One of the most prominent geographical features of Sarquí's surface is its complex system of brackish and hypersaline internal lagoons located in the central-eastern portion of the territory. The main body of water consists of an indoor lagoon of considerable size that lacks direct surface communication with the open sea. Depending on the season of the year, evaporation levels, and the seasonal proliferation of halophilic microorganisms or sediments, the waters of this central pond undergo notable chromatic variations, transitioning between intense reddish, brown, and olive green tones. Towards the northern sector, the terrain is complemented by additional small water mirrors and flood-prone depressions that enrich the hydrological and ecological dynamics of the island's interior.

=== Flora and fauna ===
Sarquí is ideal for activities such as snorkeling and for the observation of fish and sea turtles. The island's vegetation cover is heavily conditioned by salinity and aridity, with a dense carpet of low-growing xerophytic and halophilic vegetation predominating in the interior soil, consisting of beach grasses and creeping plants adapted to sandy substrates.
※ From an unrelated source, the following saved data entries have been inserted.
--- src/rtl/uart_bank_pkg.sv ---
package uart_bank_pkg;
  typedef enum logic [1:0] {
    MODE_RUN     = 2'd0,
    MODE_CFG_MAIN = 2'd1,
    MODE_CFG_EXT = 2'd2
  } mode_e;

  localparam logic [3:0] OFS_DATA = 4'd0;
  localparam logic [3:0] OFS_IEN  = 4'd1;
  localparam logic [3:0] OFS_FCTL = 4'd2;
  localparam logic [3:0] OFS_LINE = 4'd3;
  localparam logic [3:0] OFS_MCTL = 4'd4;
  localparam logic [3:0] OFS_STAT = 4'd5;
  localparam logic [3:0] OFS_TRIG = 4'd6;
  localparam logic [3:0] OFS_RUNM = 4'd8;
  localparam logic [3:0] OFS_SCFG = 4'd9;
  localparam logic [3:0] OFS_SSTS = 4'd10;

  localparam logic [7:0] LINE_EXT_KEY = 8'hBF;
  localparam int LINE_CFG_BIT  = 7;
  localparam int FEAT_ENH_BIT  = 4;
  localparam int MCTL_SUB_BIT  = 6;
  localparam int FCTL_EN_BIT   = 0;
  localparam int SCFG_SRST_BIT = 1;
  localparam int STAT_RX_BIT   = 0;
  localparam int STAT_TX_BIT   = 5;
  localparam int RUNM_W        = 3;
  localparam logic [RUNM_W-1:0] RUNM_OFF = 3'd7;
endpackage

--- src/rtl/uart_mode_dec.sv ---
module uart_mode_dec
  import uart_bank_pkg::*;
#(
  parameter int REG_W = 8
) (
  input  logic [REG_W-1:0] line_i,
  output mode_e            mode_o
);
  always_comb begin
    if (line_i == REG_W'(LINE_EXT_KEY)) mode_o = MODE_CFG_EXT;
    else if (line_i[LINE_CFG_BIT])      mode_o = MODE_CFG_MAIN;
    else                                mode_o = MODE_RUN;
  end
endmodule

--- src/rtl/uart_srst_seq.sv ---
module uart_srst_seq #(
  parameter int RST_CYC = 4
) (
  input  logic clk_i,
  input  logic rst_ni,
  input  logic start_i,
  output logic busy_o
);
  localparam int CNT_W = $clog2(RST_CYC + 1);
  logic [CNT_W-1:0] cnt_q;

  always_ff @(posedge clk_i or negedge rst_ni) begin
    if (!rst_ni)                        cnt_q <= '0;
    else if (start_i && cnt_q == '0)    cnt_q <= CNT_W'(RST_CYC);
    else if (cnt_q != '0)               cnt_q <= cnt_q - 1'b1;
  end

  assign busy_o = (cnt_q != '0);
endmodule

--- src/rtl/uart_div_latch.sv ---
module uart_div_latch
  import uart_bank_pkg::*;
#(
  parameter int REG_W = 8
) (
  input  logic                clk_i,
  input  logic                rst_ni,
  input  logic                clr_i,
  input  logic                lo_we_i,
  input  logic                hi_we_i,
  input  logic                runm_we_i,
  input  logic [REG_W-1:0]    wdata_i,
  output logic [REG_W-1:0]    lo_o,
  output logic [REG_W-1:0]    hi_o,
  output logic [RUNM_W-1:0]   runm_o,
  output logic [2*REG_W-1:0]  div_o,
  output logic                off_o
);
  always_ff @(posedge clk_i or negedge rst_ni) begin
    if (!rst_ni) begin
      lo_o   <= '0;
      hi_o   <= '0;
      runm_o <= RUNM_OFF;
      div_o  <= '0;
    end else if (clr_i) begin
      lo_o   <= '0;
      hi_o   <= '0;
      runm_o <= RUNM_OFF;
      div_o  <= '0;
    end else begin
      if (lo_we_i) lo_o <= wdata_i;
      if (hi_we_i) hi_o <= wdata_i;
      if (runm_we_i) begin
        runm_o <= wdata_i[RUNM_W-1:0];
        // return to normal operation reloads the baud divisor
        if (wdata_i[RUNM_W-1:0] == '0) div_o <= {hi_o, lo_o};
      end
    end
  end

  assign off_o = (runm_o == RUNM_OFF);
endmodule

--- src/rtl/uart_bank_regs.sv ---
module uart_bank_regs
  import uart_bank_pkg::*;
#(
  parameter int ADDR_W  = 4,
  parameter int DATA_W  = 16,
  parameter int REG_W   = 8,
  parameter int RST_CYC = 4
) (
  input  logic              clk_i,
  input  logic              rst_ni,
  input  logic              req_i,
  input  logic              we_i,
  input  logic [ADDR_W-1:0] addr_i,
  input  logic [DATA_W-1:0] wdata_i,
  output logic [DATA_W-1:0] rdata_o,
  input  logic              rx_avail_i,
  input  logic              tx_empty_i,
  input  logic [REG_W-1:0]  rx_byte_i,
  output logic              rx_pop_o,
  output logic              tx_push_o,
  output logic [REG_W-1:0]  tx_byte_o,
  output logic [2*REG_W-1:0] divisor_o,
  output logic              uart_off_o,
  output logic              fifo_en_o,
  output logic              trig_sub_o
);
  localparam logic [REG_W-1:0] IEN_LO_MASK  = REG_W'(8'h0F);
  localparam logic [REG_W-1:0] MCTL_SUB_MSK = REG_W'(1) << MCTL_SUB_BIT;

  mode_e mode;
  logic  srst_busy, srst_start;
  logic  wr, rd;
  logic [REG_W-1:0] line_q, ien_q, feat_q, mctl_q, fctl_q, trig_q;
  logic [REG_W-1:0] div_lo, div_hi;
  logic [RUNM_W-1:0] runm;
  logic [REG_W-1:0] rd_val;
  logic line_we, ien_we, lo_we, hi_we, feat_we, fctl_we, mctl_we, trig_we, runm_we;
  logic enh;
  logic unused_hi;

  assign unused_hi = ^wdata_i[DATA_W-1:REG_W];

  uart_mode_dec #(.REG_W(REG_W)) u_mode (
    .line_i (line_q),
    .mode_o (mode)
  );

  uart_srst_seq #(.RST_CYC(RST_CYC)) u_srst (
    .clk_i   (clk_i),
    .rst_ni  (rst_ni),
    .start_i (srst_start),
    .busy_o  (srst_busy)
  );

  assign enh        = feat_q[FEAT_ENH_BIT];
  assign trig_sub_o = mctl_q[MCTL_SUB_BIT] & enh;
  assign fifo_en_o  = fctl_q[FCTL_EN_BIT];

  // writes are dropped while the soft reset runs
  assign wr = req_i & we_i & ~srst_busy;
  assign rd = req_i & ~we_i;

  function automatic logic at(input logic [ADDR_W-1:0] a, input logic [3:0] ofs);
    return a == ADDR_W'(ofs);
  endfunction

  assign srst_start = req_i & we_i & at(addr_i, OFS_SCFG) & wdata_i[SCFG_SRST_BIT] & ~srst_busy;
  assign line_we = wr & at(addr_i, OFS_LINE);
  assign ien_we  = wr & at(addr_i, OFS_IEN)  & (mode == MODE_RUN);
  assign lo_we   = wr & at(addr_i, OFS_DATA) & (mode == MODE_CFG_EXT);
  assign hi_we   = wr & at(addr_i, OFS_IEN)  & (mode == MODE_CFG_EXT);
  assign feat_we = wr & at(addr_i, OFS_FCTL) & (mode == MODE_CFG_EXT);
  assign fctl_we = wr & at(addr_i, OFS_FCTL) & (mode == MODE_CFG_MAIN);
  assign mctl_we = wr & at(addr_i, OFS_MCTL) & (mode == MODE_CFG_MAIN);
  assign trig_we = wr & at(addr_i, OFS_TRIG) & (mode == MODE_CFG_MAIN) & trig_sub_o;
  assign runm_we = wr & at(addr_i, OFS_RUNM);

  assign tx_push_o = wr & at(addr_i, OFS_DATA) & (mode == MODE_RUN);
  assign tx_byte_o = wdata_i[REG_W-1:0];
  assign rx_pop_o  = rd & at(addr_i, OFS_DATA) & (mode == MODE_RUN);

  uart_div_latch #(.REG_W(REG_W)) u_div (
    .clk_i     (clk_i),
    .rst_ni    (rst_ni),
    .clr_i     (srst_busy),
    .lo_we_i   (lo_we),
    .hi_we_i   (hi_we),
    .runm_we_i (runm_we),
    .wdata_i   (wdata_i[REG_W-1:0]),
    .lo_o      (div_lo),
    .hi_o      (div_hi),
    .runm_o    (runm),
    .div_o     (divisor_o),
    .off_o     (uart_off_o)
  );

  always_ff @(posedge clk_i or negedge rst_ni) begin
    if (!rst_ni) begin
      line_q <= '0;
      ien_q  <= '0;
      feat_q <= '0;
      mctl_q <= '0;
      fctl_q <= '0;
      trig_q <= '0;
    end else if (srst_busy) begin
      line_q <= '0;
      ien_q  <= '0;
      feat_q <= '0;
      mctl_q <= '0;
      fctl_q <= '0;
      trig_q <= '0;
    end else begin
      if (line_we) line_q <= wdata_i[REG_W-1:0];
      if (ien_we)
        ien_q <= enh ? wdata_i[REG_W-1:0]
                     : (ien_q & ~IEN_LO_MASK) | (wdata_i[REG_W-1:0] & IEN_LO_MASK);
      if (feat_we) feat_q <= wdata_i[REG_W-1:0];
      if (fctl_we) fctl_q <= wdata_i[REG_W-1:0];
      if (mctl_we)
        mctl_q <= enh ? wdata_i[REG_W-1:0]
                      : (mctl_q & MCTL_SUB_MSK) | (wdata_i[REG_W-1:0] & ~MCTL_SUB_MSK);
      if (trig_we) trig_q <= wdata_i[REG_W-1:0];
    end
  end

  always_comb begin
    rd_val = '0;
    case (addr_i)
      ADDR_W'(OFS_DATA): begin
        if (mode == MODE_RUN)          rd_val = rx_byte_i;
        else if (mode == MODE_CFG_EXT) rd_val = div_lo;
      end
      ADDR_W'(OFS_IEN): begin
        if (mode == MODE_RUN)          rd_val = ien_q;
        else if (mode == MODE_CFG_EXT) rd_val = div_hi;
      end
      ADDR_W'(OFS_FCTL): begin
        if (mode == MODE_CFG_MAIN)     rd_val = fctl_q;
        else if (mode == MODE_CFG_EXT) rd_val = feat_q;
      end
      ADDR_W'(OFS_LINE): rd_val = line_q;
      ADDR_W'(OFS_MCTL): if (mode == MODE_CFG_MAIN) rd_val = mctl_q;
      ADDR_W'(OFS_STAT): begin
        rd_val[STAT_RX_BIT] = rx_avail_i;
        rd_val[STAT_TX_BIT] = tx_empty_i;
      end
      ADDR_W'(OFS_TRIG): if (mode == MODE_CFG_MAIN && trig_sub_o) rd_val = trig_q;
      ADDR_W'(OFS_RUNM): rd_val = REG_W'(runm);
      ADDR_W'(OFS_SCFG): rd_val[SCFG_SRST_BIT] = srst_busy;
      ADDR_W'(OFS_SSTS): rd_val[0] = ~srst_busy;
      default: rd_val = '0;
    endcase
  end

  always_ff @(posedge clk_i or negedge rst_ni) begin
    if (!rst_ni)  rdata_o <= '0;
    else if (rd)  rdata_o <= DATA_W'(rd_val);
    else          rdata_o <= '0;
  end
endmodule

--- config.mk ---
export PLATFORM = sky130hd
export DESIGN_NAME = uart_bank_regs
export DESIGN_NICKNAME = d
export VERILOG_FILES = /design/src/rtl/uart_bank_pkg.sv /design/src/rtl/uart_mode_dec.sv /design/src/rtl/uart_srst_seq.sv /design/src/rtl/uart_div_latch.sv /design/src/rtl/uart_bank_regs.sv
export SDC_FILE = /design/constraint.sdc
export NUM_CORES = 1
export LEC_CHECK = 0
export BUFFER_PORTS_ARGS = -buffer_cell sky130_fd_sc_hd__buf_2
export CAP_MARGIN = 20
export CORE_ASPECT_RATIO = 0.8
export CORE_MARGIN = 2
export CORE_UTILIZATION = 45
export DETAILED_ROUTE_END_ITERATION = 8
export PLACE_DENSITY = 0.66
export SKIP_CTS_REPAIR_TIMING = 1
export SYNTH_ARGS = -nofsm -noshare
export SYNTH_HDL_FRONTEND = slang
export SYNTH_SLANG_ARGS = --single-unit
--- constraint.sdc ---
create_clock -name clk_i -period 2.45 [get_ports clk_i]
set_clock_uncertainty 0.2 [all_clocks]
set_input_delay 0.1225 -clock clk_i [delete_from_list [all_inputs] [get_ports clk_i]]
set_output_delay 0.1225 -clock clk_i [all_outputs]
set_load 0.05 [all_outputs]
==> results of run 1 <==
stage by stage:
| stage | std cells | setup slack, ps | power [mW] |
|---|---|---|---|
| finish | 723 | 270 | 3.46 |
| global route | 723 | 165 | 3.61 |
| CTS | 713 | 290 | 3.48 |
| detailed placement | 698 | 297 | 2.24 |
| global placement | 698 | 369 | 2.22 |
| floorplan | 522 | 292 | 2.04 |
kinds of logic after synthesis:
kind of cell / after synthesis / synth area share
AO/OA/AOI/OAI: 102 / 0.138
adder cells (fa/ha/maj): 2 / 0.00519
buffers and inverters: 54 / 0.0589
flip-flops: 94 / 0.488
multiplexers: 46 / 0.0955
other: 1 / 0.000777
AND/OR/NAND/NOR: 216 / 0.213
critical path, delay by kind of cell, from the launching register on:
family / cells / cell delay [ps]
buffers and inverters: 1 / 230
DFF: 1 / 410
and+or+nand+nor: 4 / 970
muxes: 1 / 230
cell type report:
type,count,share of cell area
sequential,94,0.419
timing repair buffer,93,0.104
tap,140,0.0311
inverter,7,0.00467
multi-input combinational,374,0.396
clock inverter,5,0.00489
clock buffer,10,0.0407
flip-flops by register name (all words and copies together), names as in the netlist:
name	cells
fctl_q	8
feat_q	8
ien_q	8
line_q	8
mctl_q	8
rdata_o	8
trig_q	8
u_div.div_o	16
u_div.hi_o	8
u_div.lo_o	8
u_div.runm_o	3
u_srst.cnt_q	3
metal layers:
layer / up-vias / share of wire / routed length, µm / GRT usage
met5: - / 0 / 0 / 0
met4: 0 / 0.017 / 225 / 0.0652
met3: 23 / 0.085 / 1110 / 0.0513
met2: 180 / 0.44 / 5730 / 0.343
met1: 1981 / 0.46 / 5960 / 0.343
li1: 1888 / - / - / -
power groups by stage:
| stage | sequential (mW) | combinational [mW] | clock [mW] |
|---|---|---|---|
| 6_report | 1.61 | 0.619 | 1.23 |
| 5_1_grt | 1.61 | 0.672 | 1.33 |
| 4_1_cts | 1.61 | 0.606 | 1.26 |
| 3_5_place_dp | 1.64 | 0.603 | 0 |
| 3_3_place_gp | 1.63 | 0.586 | 0 |
| 2_1_floorplan | 1.63 | 0.413 | 0 |
how the worst max path moves through the flow:
stage | endpoint | cells after the start | slack (ps) | startpoint
final | feat_q[1]$_DFFE_PN0P_ | 6 | 270 | line_q[6]$_DFFE_PN0P_
after global routing | u_div.hi_o[2]$_DFFE_PN0P_ | 6 | 160 | line_q[6]$_DFFE_PN0P_
after CTS | u_div.hi_o[2]$_DFFE_PN0P_ | 6 | 290 | line_q[6]$_DFFE_PN0P_
after detailed placement | u_div.hi_o[2]$_DFFE_PN0P_ | 6 | 300 | line_q[6]$_DFFE_PN0P_
after global placement | u_div.lo_o[5]$_DFFE_PN0P_ | 6 | 370 | line_q[6]$_DFFE_PN0P_
after floorplan | tx_push_o | 4 | 290 | u_srst.cnt_q[0]$_DFFE_PN0P_
cells in the final DEF (no fill, tap or decap), types with 3 or more instances in the layout:
cell / instances
dfrtp_1: 91
a2bb2oi_1: 3
nand3b_1: 4
nor3_1: 7
nor2b_1: 4
dfstp_2: 3
conb_1: 8
a31oi_1: 7
o21ai_0: 36
clkbuf_16: 9
and3_1: 3
inv_1: 7
a22o_1: 6
nand2b_1: 4
and2_1: 3
nor3_4: 3
clkinv_2: 4
a21oi_1: 7
nand2_1: 94
buf_4: 21
o21ai_1: 13
a22oi_1: 8
nor2_1: 52
mux2i_1: 46
a21o_1: 3
dlygate4sd3_1: 10
a211oi_1: 3
buf_2: 61
nand3_1: 25
a221oi_1: 4
==> impl_metrics.csv, run 1 <==
group,metric,value,unit
status,status,"finished clean",
synth,synth_area_leaders,"dfrtp_1 (47%), mux2i_1 (9.5%), nand2_1 (7.3%)",
power_and_ir_drop,switchingPower,1.05,mW
sta,hold_viol_final,0,
global_route,grt_overflow,0,
global_route,grt_usage,0.232,
power_and_ir_drop,p_sw_frac,0.303,
layout,regArea,2360,µm²
die,die_area,11600,µm²
power_and_ir_drop,comb_power_share,0.179,
drt,vias,4072,
min_path,min-delay-start,"rx_byte_i[5]",
clock_network,clk_latency,340,ps
worst_setup_path,cpMaxStageDelayCell,"dfrtp_1",
worst_setup_path,rr_startpoint,"line_q[6]$_DFFE_PN0P_",
layout,fin_nets,615,
sta,slew_viol_final,0,
drt,drt_wl_total,13000,µm
power_and_ir_drop,intPower,2.41,mW
power_and_ir_drop,ir_drop,0.288,mV
worst_setup_path,crit_fanout,11,
drt,drc,0,
synth,syn_area_per_cell,9.37,µm²
synth,ys.flop_type,"dfrtp_1",
synth,synth_most_common_cell,"nand2_1",
clock_network,clock-root-buffer,"clkbuf_16",
worst_setup_path,slowest_delay,410,ps
worst_setup_path,start_kind,"register",
layout,finish.utilization,0.545,
die,fp.dieH,96.6,µm
synth,syn_inst,515,
synth,synth_seq_area_share,0.488,
clock_network,cts_buffers,9,
drt,via_per_inst,5.63,
place,dp_hpwl,9330,µm
power_and_ir_drop,p_leak,2.44,nW
layout,fill_cells,955,
min_path,min_path_cells,3,
synth,yosysTopAreaCellShare,0.472,
min_path,whs_endpoint,"rdata_o[5]$_DFF_PN0_",
place,place_area,5270,µm²
sta,setup_tns,0,ps
min_path,min_path_type,"in -> reg",
layout,syn_to_final_growth,16.7,%
clock_network,cts_tree,"yes",
synth,yosys.area.top_type,"dfrtp_1",
worst_setup_path,cp_cell_sequence,"and4b_1 -> nand2_2 -> nor3_4 -> buf_4 -> mux2i_1 -> nor2_1",
sta,final-setup-viol-count,0,
clock_network,htreeDepth,3,
run,cap_violations,0,
sta,period_share,0.890,
synth,synth_area,4820,µm²
place,port_buffers,62,
drt,ant_nets,0,
power_and_ir_drop,p_per_area,614,nW/µm²
clock_network,clockBufferDepth,2,
synth,yosys-top-cells-count,"nand2_1 (94), dfrtp_1 (91), nor2_1 (52)",
global_route,grt_pass1_wl,21100,µm
layout,multiInputGateArea,2230,µm²
worst_setup_path,r2r-end,"feat_q[1]$_DFFE_PN0P_",
synth,ys_warn_count,0,
sta,rsz0062_at_grt,"false",
global_route,grt_pass1_vias,3871,
sta,clock.fmax,459,MHz
worst_setup_path,critPathArrivalTime,2190,ps
sta,hold_ws,13.7,ps
clock_network,cts_sinks,94,
synth,synth_edf_count,0,
clock_network,clkTransAtPathRegs,60,ps
layout,fin_area,5630,µm²
layout,n_antenna_cell,0,
die,rows,33,
sta,fin_crit,2180,ps
power_and_ir_drop,pwr-share-clk,0.356,
worst_setup_path,endpoint_kind,"register",
drt,dr.pass1.iters,9,
synth,ys_types,51,
power_and_ir_drop,power_frac_seq,0.465,
die,dieWidth,120,µm
drt,routedWlPerCell,18.0,µm
die,core,10300,µm²
worst_setup_path,r2r_cells,6,
layout,layout-drive-gt1-share,0.201,
place,gp_congestion,0.936,
global_route,antenna_found_initial,0,
synth,synth_seq_cells,94,
global_route,grt_max_degree,56,
die,ios,79,
drt,first_iter_violations,414,
worst_setup_path,critPathKind,"reg -> reg",
synth,synthArstFlopShare,1.00,
sta,tightest_slew,585,ps
worst_setup_path,critical_path_required,2460,ps
worst_setup_path,reg2reg_slack,270,ps
die,start_util,0.467,
sta,slew_headroom,0.607,
No activity file was read; power rests on OpenSTA's default activity.
==> run 2: changes to the inputs <==
GPL_TIMING_DRIVEN = 0   (was not set)
==> impl_metrics.csv, run 2 (synthesized netlist as in run 1, its figures left out) <==
group,metric,value,unit
status,status,"finished clean",
worst_setup_path,cpMaxStageDelayCell,"clkbuf_1",
worst_setup_path,critPathKind,"reg -> reg",
global_route,antenna_found_initial,0,
run,cap_violations,0,
clock_network,clk_latency,350,ps
die,core,10300,µm²
global_route,grt_usage,0.255,
clock_network,cts_buffers,9,
drt,vias,4197,
worst_setup_path,critPathArrivalTime,2320,ps
layout,fin_cells,741,
sta,fin_crit,2300,ps
layout,syn_to_final_growth,19.2,%
drt,ant_nets,0,
layout,layout_common_cells,"nand2_1 (94), dfrtp_1 (91), buf_2 (61)",
clock_network,clkTransAtPathRegs,60,ps
place,port_buffers,57,
clock_network,htreeDepth,3,
die,die_area,11600,µm²
global_route,grt_pass1_wl,22300,µm
power_and_ir_drop,finalPower,3.88,mW
worst_setup_path,start_kind,"register",
clock_network,cts_sinks,94,
sta,slew_viol_final,0,
drt,first_iter_violations,435,
layout,fin_area,5750,µm²
sta,period_share,0.941,
drt,drc,0,
worst_setup_path,slowest_delay,550,ps
global_route,grt_overflow,0,
sta,tightest_slew,805,ps
power_and_ir_drop,p_leak,2.49,nW
sta,hold_viol_final,0,
layout,final_common_cell,"nand2_1",
layout,n_antenna_cell,0,
die,ios,79,
power_and_ir_drop,ir_drop,0.400,mV
place,place_area,5340,µm²
place,dp_hpwl,10500,µm
sta,slew_headroom,0.455,
global_route,grt_max_degree,60,
layout,finish.utilization,0.557,
drt,routedWlPerCell,19.3,µm
place,gp_congestion,0.975,
worst_setup_path,critical_path_required,2460,ps
layout,layout-drive-gt1-share,0.198,
worst_setup_path,crit_buf_inv,1,
worst_setup_path,crit_fanout,10,
worst_setup_path,cp_cell_sequence,"clkbuf_1 -> nor3_1 -> a22o_1 -> a211oi_1 -> a31oi_1",
place,dp_cells,720,
worst_setup_path,crit_family,"compound AO/OA/AOI/OAI gates",
sta,final-setup-viol-count,0,
die,fp.dieH,96.6,µm
clock_network,clock-root-buffer,"clkbuf_16",
die,dieWidth,120,µm
layout,largest_reg_flops,16,
power_and_ir_drop,p_per_area,674,nW/µm²
layout,regMostFlops,"u_div.div_o",
worst_setup_path,endpoint_kind,"register",
layout,fin_nets,633,
die,start_util,0.467,
drt,drt_wl_total,14300,µm
drt,via_per_inst,5.66,
place,place_ws,-254,ps
clock_network,cts_tree,"yes",
die,rows,33,
sta,setup_ws,146,ps
min_path,min_path_type,"in -> reg",
clock_network,clockBufferDepth,2,
global_route,grt_pass1_vias,3906,
layout,fill_cells,965,
drt,dr.pass1.iters,5,
sta,clock.fmax,434,MHz
[run 2: changes by cell type in the layout (fill, tap and decap cells not counted), sizes merged]
cell,change
dlygate4sd3,-5
clkbuf,+24
clkinvlp,-1
bufinv,+3
clkinv,-3
[run 2: final timing paths]
path / cells after the start / endpoint / startpoint / slack, ps
max: 5 / rdata_o[4]$_DFF_PN0_ / line_q[7]$_DFFE_PN0P_ / 150
min: 3 / fctl_q[6]$_DFFE_PN0P_ / wdata_i[6] / 0.1
max reg2reg: 5 / rdata_o[4]$_DFF_PN0_ / line_q[7]$_DFFE_PN0P_ / 150
min reg2reg: 2 / u_div.div_o[8]$_DFFE_PN0P_ / u_div.div_o[8]$_DFFE_PN0P_ / 280
max in group asynchronous: 3 / u_div.runm_o[2]$_DFFE_PN1P_ / rst_ni / 1270
min in group asynchronous: 2 / u_div.div_o[6]$_DFFE_PN0P_ / rst_ni / 80
[run 2: final cells by class]
class,count,area (µm²),area share
inverter,7,26.3,0.00457
sequential,94,2360,0.410
buffer,47,263,0.0457
multi-input combinational,374,2220,0.386
tap,140,175,0.0305
timing repair buffer,64,373,0.0648
clock inverter,4,95.1,0.0165
clock buffer,11,243,0.0422
[run 2: metal layers]
metal / global-route usage / part of all wire
met5: 0 / 0
met2: 0.352 / 0.43
met1: 0.402 / 0.47
met4: 0.0679 / 0.019
met3: 0.0548 / 0.081
[run 2: worst min-delay path: stages]
cell and delay (ps):
clkbuf_1 210, nand2_1 110, o21ai_1 60
[run 2: per-stage QoR]
step	hold slack, ps	TNS [ps]
final	0.122	0
after global routing	20.6	-5.64
after detailed placement	-75.9	-7250
after floorplan	-373	0
after global placement	259	-6280
after CTS	-445	-7640
[run 2: power breakdown]
| part | total, mW | internal (mW) | switching [mW] |
|---|---|---|---|
| sequential | 1.60 | 1.58 | 0.0201 |
| clock | 1.59 | 1.02 | 0.569 |
| combinational | 0.687 | 0.166 | 0.521 |
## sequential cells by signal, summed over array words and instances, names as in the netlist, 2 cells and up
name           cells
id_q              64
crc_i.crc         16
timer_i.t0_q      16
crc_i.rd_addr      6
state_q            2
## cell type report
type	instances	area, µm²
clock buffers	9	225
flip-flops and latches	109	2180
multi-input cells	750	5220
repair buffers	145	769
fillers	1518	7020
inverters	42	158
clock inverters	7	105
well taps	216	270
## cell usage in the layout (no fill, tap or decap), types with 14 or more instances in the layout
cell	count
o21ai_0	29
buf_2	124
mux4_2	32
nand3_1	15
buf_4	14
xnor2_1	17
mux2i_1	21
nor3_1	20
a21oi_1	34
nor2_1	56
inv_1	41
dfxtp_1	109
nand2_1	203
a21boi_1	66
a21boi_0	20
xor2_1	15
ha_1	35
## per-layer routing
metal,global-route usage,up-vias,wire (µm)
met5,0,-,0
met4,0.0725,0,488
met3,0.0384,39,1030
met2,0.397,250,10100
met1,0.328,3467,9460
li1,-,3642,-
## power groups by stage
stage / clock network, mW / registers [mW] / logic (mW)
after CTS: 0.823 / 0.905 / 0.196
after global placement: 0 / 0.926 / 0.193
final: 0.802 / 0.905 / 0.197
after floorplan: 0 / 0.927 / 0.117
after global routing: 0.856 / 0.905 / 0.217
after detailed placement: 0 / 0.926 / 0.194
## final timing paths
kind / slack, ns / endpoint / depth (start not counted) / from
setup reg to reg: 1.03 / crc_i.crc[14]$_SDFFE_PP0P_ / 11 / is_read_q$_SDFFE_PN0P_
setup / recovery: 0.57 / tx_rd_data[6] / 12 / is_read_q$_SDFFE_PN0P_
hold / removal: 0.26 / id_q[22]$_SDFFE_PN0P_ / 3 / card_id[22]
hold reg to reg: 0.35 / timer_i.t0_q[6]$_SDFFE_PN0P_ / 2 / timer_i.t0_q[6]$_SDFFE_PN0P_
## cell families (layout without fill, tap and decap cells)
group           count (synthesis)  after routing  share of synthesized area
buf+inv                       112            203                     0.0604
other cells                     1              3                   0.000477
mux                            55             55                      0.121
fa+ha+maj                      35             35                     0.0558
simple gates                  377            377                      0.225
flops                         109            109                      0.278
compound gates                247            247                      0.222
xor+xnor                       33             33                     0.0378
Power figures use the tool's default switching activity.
Surrounding the margins of the internal lagoons and in certain portions of the more protected coastline, compact strips of mangroves develop, acting as a vital transition ecosystem.

The shallow and crystalline waters surrounding the key host a remarkable underwater biodiversity, characterized by extensive beds of calcareous sand where colonies of large starfish are common. Furthermore, both the marine coastline and the interior wetlands function as resting, shelter, and feeding areas for various species of Caribbean marine avifauna.